Some thoughts on social media, disinformation, and the 2024 elections
Multiple factors make data-driven research of social media activity more difficult than in recent election cycles, which empowers people and organizations who manipulate platforms for political gain
The 2024 U.S. general election is coming up in just under a year, and we can expect that as the election season intensifies, disinformation campaigns and social media manipulation related to the election will intensify as well. In recent election cycles, social media propaganda campaigns have been studied by a variety of researchers, some with academic or other group affiliation and others random denizens of the internet such as myself. While this sort of research will continue as the 2024 election approaches, a perfect storm of confounding factors makes this more difficult than in previous election years. These factors include the following:
A reduction in transparency and data availability by multiple major platforms
Attacks on researchers by powerful government and corporate actors
Increased ease of manufacturing misleading content due to advances in generative AI models
Media publishing inaccurate or outright fake “disinfo research” due to the short supply of legitimate data-driven research
As recently as the 2022 election, multiple major social media platforms offered free or low-cost APIs (application programming interfaces) that allowed independent researchers to query and download public data about posts, accounts, and interactions in standard formats (JSON, CSV, etc). In early 2023, both X (formerly Twitter) and Reddit attached massive price tags to previously free or inexpensive API offerings, effectively putting these APIs out of financial reach for most individuals and institutions conducting social media research. Complicating matters, X has limited manual methods of harvesting this information as well — inspecting an account’s followers or followees now only shows a few dozen as opposed to the entire list, and the label showing what software was used to post a given post (helpful for detecting automated posts) has been removed, to name just two examples. My recommendation, as always, is for the platforms themselves to reverse these changes and provide affordable or free APIs to researchers once again, but since this is unlikely to happen, researchers will simply have to get more creative with data gathering techniques.
Efforts from powerful figures in government, media, and the tech industry to portray social media research as a form of censorship complicate things further. The various authors of the “Twitter Files” (amplified by the company’s new owner) have repeatedly conflated studying social media activity and commenting on suspicious behavior and accounts with censorship, despite the fact that the people doing the studying and commenting have generally not had the power to censor anything. The new GOP majority in the House of Representatives has gone after both academic researchers and tech company employees who study the abuse and manipulation of social media platforms, portraying both as agents of censorship. (This is, ironically, an effort by self-proclaimed “free speech” crusaders to curtail the free speech of those who engage in social media research.)
Complicating matters even further is the rapid rate of technological advancement in the field of generative AI over the last year.
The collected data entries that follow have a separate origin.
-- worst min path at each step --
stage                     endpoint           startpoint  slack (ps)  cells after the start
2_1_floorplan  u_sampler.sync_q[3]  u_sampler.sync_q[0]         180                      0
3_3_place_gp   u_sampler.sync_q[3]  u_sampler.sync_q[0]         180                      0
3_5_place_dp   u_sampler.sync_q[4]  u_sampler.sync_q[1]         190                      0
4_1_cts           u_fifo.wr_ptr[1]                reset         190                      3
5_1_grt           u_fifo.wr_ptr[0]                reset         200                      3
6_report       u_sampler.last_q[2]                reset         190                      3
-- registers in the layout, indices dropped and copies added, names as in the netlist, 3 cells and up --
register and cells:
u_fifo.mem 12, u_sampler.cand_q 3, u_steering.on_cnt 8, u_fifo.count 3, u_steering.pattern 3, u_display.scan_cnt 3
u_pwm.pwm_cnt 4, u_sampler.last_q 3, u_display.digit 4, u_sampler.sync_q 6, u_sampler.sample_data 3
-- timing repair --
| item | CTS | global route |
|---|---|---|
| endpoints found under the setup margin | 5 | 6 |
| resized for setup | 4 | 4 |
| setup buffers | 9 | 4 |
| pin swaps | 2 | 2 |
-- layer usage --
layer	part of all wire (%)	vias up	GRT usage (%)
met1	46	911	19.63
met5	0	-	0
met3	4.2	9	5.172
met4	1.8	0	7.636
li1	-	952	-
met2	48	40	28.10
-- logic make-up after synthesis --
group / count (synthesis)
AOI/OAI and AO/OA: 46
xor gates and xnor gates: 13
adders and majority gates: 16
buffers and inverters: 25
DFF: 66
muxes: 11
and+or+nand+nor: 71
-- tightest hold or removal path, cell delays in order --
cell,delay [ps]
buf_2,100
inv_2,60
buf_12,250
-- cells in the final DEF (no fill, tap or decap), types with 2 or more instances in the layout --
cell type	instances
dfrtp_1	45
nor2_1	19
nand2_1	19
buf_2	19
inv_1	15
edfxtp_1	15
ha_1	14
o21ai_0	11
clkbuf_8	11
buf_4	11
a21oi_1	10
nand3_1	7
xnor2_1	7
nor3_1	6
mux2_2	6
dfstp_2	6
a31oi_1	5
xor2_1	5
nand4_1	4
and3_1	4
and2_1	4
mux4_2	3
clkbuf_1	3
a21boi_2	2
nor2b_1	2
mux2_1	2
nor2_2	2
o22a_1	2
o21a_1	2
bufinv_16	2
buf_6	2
==> src/frame_timing.sv <==
`include "img_cfg.svh"

module frame_timing (
    input  logic            clk,
    input  logic            readout_rst,
    input  logic            img_fv,
    input  logic            img_lv,
    input  img_pkg::pixel_t img_d,
    output img_pkg::pixel_t pix_data,
    output logic            line_active,
    output logic            frame_active,
    output logic            frame_start,
    output logic            stat_sample
);
    logic                       fv_prev;
    logic                       lv_prev;
    logic [`IMG_GRID_BITS-1:0]  col_phase;
    logic [`IMG_GRID_BITS-1:0]  line_phase;

    // Pixel bus register
    always_ff @(posedge clk) begin
        pix_data <= img_d;
    end

    // ====================
    // Video strobes
    // ====================
    always_ff @(posedge clk) begin
        if (!readout_rst) begin
            frame_active <= 1'b0;
            line_active  <= 1'b0;
            fv_prev      <= 1'b0;
            lv_prev      <= 1'b0;
            frame_start  <= 1'b0;
        end else begin
            frame_active <= img_fv;
            line_active  <= img_lv;
            fv_prev      <= frame_active;
            lv_prev      <= line_active;
            frame_start  <= frame_active && !fv_prev;
        end
    end

    // Position within the 4x4 sample grid
    always_ff @(posedge clk) begin
        if (!readout_rst) begin
            col_phase  <= '0;
            line_phase <= '0;
        end else begin
            if (!line_active) begin
                col_phase <= '0;
            end else begin
                col_phase <= col_phase + 1'b1;
            end
            // Line phase steps on each line end
            if (!frame_active) begin
                line_phase <= '0;
            end else if (lv_prev && !line_active) begin
                line_phase <= line_phase + 1'b1;
            end
        end
    end

    assign stat_sample = line_active && (col_phase == '0) && (line_phase == '0);

    a_line_inside_frame: assert property (@(posedge clk) disable iff (!readout_rst)
        $rose(line_active) |-> frame_active);

endmodule
`config.mk`:
```
export PLATFORM = sky130hd
export DESIGN_NAME = cps_mmr
export DESIGN_NICKNAME = d
export VERILOG_FILES = /design/src/verilog/cps_video_pkg.sv /design/src/verilog/cps_mmr.sv
export SDC_FILE = /design/constraint.sdc
export NUM_CORES = 1
export LEC_CHECK = 0
export ABC_AREA = 0
export BUFFER_PORTS_ARGS = -buffer_cell sky130_fd_sc_hd__buf_2
export CORE_MARGIN = 4
export CORE_UTILIZATION = 55
export DETAILED_ROUTE_END_ITERATION = 16
export PLACE_DENSITY = 0.79
export SKIP_LAST_GASP = 1
export SYNTH_ARGS = -nofsm -noshare
export SYNTH_HDL_FRONTEND = slang
export SYNTH_SLANG_ARGS = --single-unit
```
`constraint.sdc`:
```
create_clock -name clk -period 3.35 [get_ports clk]
set_input_delay 0.1675 -clock clk [delete_from_list [all_inputs] [get_ports clk]]
set_output_delay 0.1675 -clock clk [all_outputs]
set_load 0.02 [all_outputs]
```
While the 2020 and 2022 election cycles both featured rudimentary AI fakes in the form of GAN-generated faces from sites like thispersondoesnotexist.com, 2023 has seen an explosion in more sophisticated synthetic images, video, and text as generative AI improves. Although AI research didn’t create this problem — after all, one can whip up reasonably compelling fake images with Photoshop and a bit of spare time — it does make it drastically easier for pretty much anyone and everyone to create misleading media. Dealing with this will require a combination of increased skepticism and social media literacy on the part of social media users (attempting to corroborate from other sources that an event depicted in a realistic-looking image or video actually happened, for example) and clear platform policies requiring that synthetically generated media be labeled as such.
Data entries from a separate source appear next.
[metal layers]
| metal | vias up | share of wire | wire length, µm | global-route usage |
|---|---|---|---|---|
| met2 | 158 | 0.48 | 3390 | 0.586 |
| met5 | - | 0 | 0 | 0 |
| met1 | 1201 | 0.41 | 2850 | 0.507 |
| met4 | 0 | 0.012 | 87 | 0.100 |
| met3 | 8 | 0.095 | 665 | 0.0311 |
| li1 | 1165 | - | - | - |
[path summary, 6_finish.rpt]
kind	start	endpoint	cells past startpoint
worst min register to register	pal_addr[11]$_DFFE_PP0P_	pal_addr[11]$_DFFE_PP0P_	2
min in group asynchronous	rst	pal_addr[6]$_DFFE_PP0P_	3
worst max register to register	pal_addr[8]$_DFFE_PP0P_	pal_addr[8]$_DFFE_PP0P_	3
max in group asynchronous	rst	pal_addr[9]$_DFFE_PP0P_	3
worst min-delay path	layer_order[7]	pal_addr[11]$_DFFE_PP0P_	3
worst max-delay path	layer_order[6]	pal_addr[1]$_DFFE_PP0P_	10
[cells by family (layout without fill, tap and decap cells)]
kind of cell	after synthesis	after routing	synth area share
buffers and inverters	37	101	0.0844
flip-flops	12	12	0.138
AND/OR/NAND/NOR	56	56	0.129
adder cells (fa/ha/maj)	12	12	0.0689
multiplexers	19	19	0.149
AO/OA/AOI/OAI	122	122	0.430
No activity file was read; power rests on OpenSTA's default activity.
<file path="src/verilog/cps_video_pkg.sv">
package cps_video_pkg;

    // Raster geometry, counted in pixel enables and lines
    localparam int H_TOTAL      = 512;
    localparam int H_ACT_START  = 64;
    localparam int H_ACT_END    = 447;
    localparam int H_SYNC_START = 464;
    localparam int H_SYNC_END   = 495;

    localparam int V_TOTAL      = 262;
    localparam int V_ACT_START  = 16;
    localparam int V_ACT_END    = 239;
    localparam int V_SYNC_START = 244;
    localparam int V_SYNC_END   = 246;

    typedef logic [8:0] hcnt_t;
    typedef logic [8:0] vcnt_t;

    // Layer pixel is colour in 9:4, pen in 3:0
    typedef logic [9:0] layer_pxl_t;
    localparam logic [3:0] PEN_CLEAR = 4'd15;

    // 0 object, 1..3 scroll layers
    typedef logic [1:0] layer_id_t;
    localparam layer_id_t LAYER_OBJ = 2'd0;

    typedef logic [11:0] pal_addr_t;
    localparam int PAL_DEPTH = 4096;

    // Brightness, red, green, blue nibbles from the top
    typedef logic [15:0] pal_word_t;
    typedef logic [7:0]  color_t;

    // Layer input to RGB output, also the blanking delay
    localparam int BLNK_DLY = 3;

    typedef logic [4:0]  reg_addr_t;
    typedef logic [15:0] data_t;

    localparam reg_addr_t REG_PPU_CTRL   = 5'd0;
    localparam reg_addr_t REG_LAYER_CTRL = 5'd1;
    localparam reg_addr_t REG_RASTER     = 5'd2;
    localparam reg_addr_t REG_PAL_ADDR   = 5'd3;
    localparam reg_addr_t REG_PAL_DATA   = 5'd4;

endpackage

</file>
<file path="src/verilog/cps_timing.sv">
module cps_timing (
    input  logic                  clk,
    input  logic                  rst,
    input  logic                  pxl_cen,
    output cps_video_pkg::hcnt_t  hdump,
    output cps_video_pkg::vcnt_t  vdump,
    output logic                  HB,
    output logic                  VB,
    output logic                  HS,
    output logic                  VS
);

    cps_video_pkg::hcnt_t h_nxt;
    cps_video_pkg::vcnt_t v_nxt;
    logic                 h_wrap;

    assign h_wrap = (hdump == cps_video_pkg::hcnt_t'(cps_video_pkg::H_TOTAL - 1));

    // Next counts, flags are decoded from these so they register in step
    always_comb begin
        h_nxt = hdump + 1'b1;
        v_nxt = vdump;
        if (h_wrap) begin
            h_nxt = '0;
            if (vdump == cps_video_pkg::vcnt_t'(cps_video_pkg::V_TOTAL - 1)) begin
                v_nxt = '0;
            end else begin
                v_nxt = vdump + 1'b1;
            end
        end
    end

    always_ff @(posedge clk or posedge rst) begin
        if (rst) begin
            hdump <= '0;
            vdump <= '0;
            // Count zero sits in both blanking intervals
            HB    <= 1'b1;
            VB    <= 1'b1;
            HS    <= 1'b0;
            VS    <= 1'b0;
        end else if (pxl_cen) begin
            hdump <= h_nxt;
            vdump <= v_nxt;
            HB    <= (h_nxt < cps_video_pkg::H_ACT_START) ||
                     (h_nxt > cps_video_pkg::H_ACT_END);
            VB    <= (v_nxt < cps_video_pkg::V_ACT_START) ||
                     (v_nxt > cps_video_pkg::V_ACT_END);
            HS    <= (h_nxt >= cps_video_pkg::H_SYNC_START) &&
                     (h_nxt <= cps_video_pkg::H_SYNC_END);
            VS    <= (v_nxt >= cps_video_pkg::V_SYNC_START) &&
                     (v_nxt <= cps_video_pkg::V_SYNC_END);
        end
    end

    // Line count stays inside the frame
    a_vdump_range: assert property (
        @(posedge clk) disable iff (rst)
        vdump < cps_video_pkg::V_TOTAL
    ) else $error("vdump left the frame");

endmodule

</file>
Finally, there is no guarantee that media coverage (both mainstream and independent) of disinformation and social media manipulation will be based on legitimate research. This has been the case in the past as well, obviously, and coverage of social media research has always suffered a bit due to the desire to present an exciting story, which has resulted in exaggerations of the reach of various influence campaigns and the publication of disputed stories based on papers that have yet to be published. The removal of API access for researchers worsens the situation, however, since there is simply far less legitimate research being produced in the absence of data, resulting in journalists platforming bogus “disinformation research”. This phenomenon has begun veering into Pizzagate territory — in one (still uncorrected) instance, a Daily Beast journalist published a hoax created by a self-styled “disinformation researcher” regarding the manufacture of CSAM, and another “anti-disinfo activist” recently misconstrued an arrest as child trafficking and was amplified by multiple media outlets.
What to do about all of this? I wish I had more concrete advice to offer other than “more skepticism please”, but that’s pretty much what it boils down to in the current online environment — more skepticism on the part of researchers when attempting to draw dramatic conclusions despite lack of access to data, more skepticism from users who encounter outrage-inducing images and videos that may or may not be real, more skepticism from media outlets when they encounter an exciting-looking story based on alleged disinformation research, more skepticism from consumers of media coverage, and above all more skepticism from those in the general public who have been sold on the lie that research is equivalent to censorship.